BEGIN
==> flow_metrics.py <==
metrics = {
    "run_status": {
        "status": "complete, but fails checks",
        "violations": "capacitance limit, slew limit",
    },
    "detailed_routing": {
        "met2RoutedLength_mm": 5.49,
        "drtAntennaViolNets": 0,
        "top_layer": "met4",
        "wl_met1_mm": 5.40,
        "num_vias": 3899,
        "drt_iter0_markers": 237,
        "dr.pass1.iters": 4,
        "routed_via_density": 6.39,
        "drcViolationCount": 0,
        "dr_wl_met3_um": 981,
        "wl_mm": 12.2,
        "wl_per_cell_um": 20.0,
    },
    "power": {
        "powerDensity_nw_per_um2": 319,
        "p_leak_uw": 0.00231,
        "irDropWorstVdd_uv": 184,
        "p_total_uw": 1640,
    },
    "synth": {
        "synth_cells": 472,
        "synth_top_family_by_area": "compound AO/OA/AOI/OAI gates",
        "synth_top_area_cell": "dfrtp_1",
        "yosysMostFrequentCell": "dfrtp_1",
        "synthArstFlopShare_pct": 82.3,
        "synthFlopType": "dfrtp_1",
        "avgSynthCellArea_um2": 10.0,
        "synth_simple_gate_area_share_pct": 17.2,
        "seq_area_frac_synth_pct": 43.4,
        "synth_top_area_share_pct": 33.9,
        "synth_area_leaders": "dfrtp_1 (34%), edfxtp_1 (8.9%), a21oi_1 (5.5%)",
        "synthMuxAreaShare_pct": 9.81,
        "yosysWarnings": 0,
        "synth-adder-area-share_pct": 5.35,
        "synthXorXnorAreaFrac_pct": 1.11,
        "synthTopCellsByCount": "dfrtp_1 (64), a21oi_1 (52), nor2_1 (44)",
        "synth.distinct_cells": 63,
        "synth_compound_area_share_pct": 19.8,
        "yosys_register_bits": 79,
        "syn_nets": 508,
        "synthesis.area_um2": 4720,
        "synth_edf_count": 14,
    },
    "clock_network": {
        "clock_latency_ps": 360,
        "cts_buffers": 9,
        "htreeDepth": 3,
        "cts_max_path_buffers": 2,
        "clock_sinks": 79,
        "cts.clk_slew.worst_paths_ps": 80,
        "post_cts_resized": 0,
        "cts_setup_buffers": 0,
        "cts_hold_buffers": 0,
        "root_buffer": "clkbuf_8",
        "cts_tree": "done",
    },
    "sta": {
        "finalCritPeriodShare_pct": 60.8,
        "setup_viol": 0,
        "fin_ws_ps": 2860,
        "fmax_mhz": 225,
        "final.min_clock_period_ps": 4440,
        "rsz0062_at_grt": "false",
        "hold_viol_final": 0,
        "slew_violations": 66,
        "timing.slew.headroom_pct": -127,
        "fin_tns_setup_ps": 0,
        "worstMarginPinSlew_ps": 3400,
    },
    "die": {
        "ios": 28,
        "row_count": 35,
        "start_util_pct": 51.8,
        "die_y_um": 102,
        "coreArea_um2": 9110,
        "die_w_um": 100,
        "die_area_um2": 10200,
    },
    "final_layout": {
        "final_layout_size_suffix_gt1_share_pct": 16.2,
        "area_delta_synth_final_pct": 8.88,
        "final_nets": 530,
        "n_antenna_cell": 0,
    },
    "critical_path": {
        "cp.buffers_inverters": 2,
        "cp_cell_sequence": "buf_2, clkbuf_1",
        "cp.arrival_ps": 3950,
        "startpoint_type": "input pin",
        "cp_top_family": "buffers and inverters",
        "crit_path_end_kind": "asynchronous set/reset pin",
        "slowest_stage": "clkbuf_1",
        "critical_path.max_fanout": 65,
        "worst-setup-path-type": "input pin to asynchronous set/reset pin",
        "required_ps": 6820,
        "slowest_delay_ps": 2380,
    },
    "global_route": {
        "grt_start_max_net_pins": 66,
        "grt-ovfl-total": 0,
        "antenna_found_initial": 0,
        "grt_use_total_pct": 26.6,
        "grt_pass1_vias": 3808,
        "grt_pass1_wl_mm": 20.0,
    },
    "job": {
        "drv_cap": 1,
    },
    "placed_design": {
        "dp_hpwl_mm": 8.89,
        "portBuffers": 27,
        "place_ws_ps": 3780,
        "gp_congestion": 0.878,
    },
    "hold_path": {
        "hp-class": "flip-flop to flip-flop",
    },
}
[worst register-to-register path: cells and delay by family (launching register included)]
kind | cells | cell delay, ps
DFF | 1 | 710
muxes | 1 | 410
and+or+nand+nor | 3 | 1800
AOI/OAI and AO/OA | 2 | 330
END
▸ **Task prompt**: Your output should be an exact copy of every line from the one containing "muxes | 1 | 410" through the end of the records.

▸ **Response to the exercise**:
muxes | 1 | 410
and+or+nand+nor | 3 | 1800
AOI/OAI and AO/OA | 2 | 330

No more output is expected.